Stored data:
::::

==> src/hw/ssc_pkg.sv <==
// constants for the standby sensing configuration block
package ssc_pkg;
    localparam logic [7:0] ADDR_NOISE_RATIO = 8'h38;
    localparam logic [7:0] ADDR_STBY_CHAN   = 8'h40;
    localparam logic [7:0] ADDR_STBY_CFG    = 8'h41;
    localparam logic [7:0] ADDR_STBY_GAIN   = 8'h42;

    localparam logic [7:0] RST_NOISE_RATIO  = 8'h01;
    localparam logic [7:0] RST_STBY_CHAN    = 8'h00;
    localparam logic [7:0] RST_STBY_CFG     = 8'h39;
    localparam logic [7:0] RST_STBY_GAIN    = 8'h02;

    localparam logic [7:0] MASK_NOISE_RATIO = 8'h03;
    localparam logic [7:0] MASK_STBY_CHAN   = 8'h3F;
    localparam logic [7:0] MASK_STBY_CFG    = 8'hFF;
    localparam logic [7:0] MASK_STBY_GAIN   = 8'h07;

    localparam int CFG_ACC_BIT    = 7;
    localparam int CFG_COUNT_MSB  = 6;
    localparam int CFG_COUNT_LSB  = 4;
    localparam int CFG_STIME_MSB  = 3;
    localparam int CFG_STIME_LSB  = 2;
    localparam int CFG_PERIOD_MSB = 1;
    localparam int CFG_PERIOD_LSB = 0;

    localparam int NUM_INPUTS     = 6;
    localparam int RAW_W          = 16;
    localparam int SUM_W          = 23;
    localparam int TIME_W         = 26;

    localparam int CLK_PERIOD_NS  = 100;
    localparam int SAMPLE_UNIT_NS = 320000;
    localparam int CYCLE_UNIT_NS  = 35000000;
    localparam int SAMPLE_UNIT_CYC = SAMPLE_UNIT_NS / CLK_PERIOD_NS;
    localparam int CYCLE_UNIT_CYC  = CYCLE_UNIT_NS / CLK_PERIOD_NS;

    typedef enum logic [1:0] {
        SSC_OFF    = 2'b00,
        SSC_SAMPLE = 2'b01,
        SSC_IDLE   = 2'b11
    } ssc_state_t;
endpackage : ssc_pkg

::::

• **Instructions for the task**:
Beginning at the line that holds "localparam int NUM_INPUTS", write out word for word each line through the end of the records.

• **Exercise result**:
    localparam int NUM_INPUTS     = 6;
    localparam int RAW_W          = 16;
    localparam int SUM_W          = 23;
    localparam int TIME_W         = 26;

    localparam int CLK_PERIOD_NS  = 100;
    localparam int SAMPLE_UNIT_NS = 320000;
    localparam int CYCLE_UNIT_NS  = 35000000;
    localparam int SAMPLE_UNIT_CYC = SAMPLE_UNIT_NS / CLK_PERIOD_NS;
    localparam int CYCLE_UNIT_CYC  = CYCLE_UNIT_NS / CLK_PERIOD_NS;

    typedef enum logic [1:0] {
        SSC_OFF    = 2'b00,
        SSC_SAMPLE = 2'b01,
        SSC_IDLE   = 2'b11
    } ssc_state_t;
endpackage : ssc_pkg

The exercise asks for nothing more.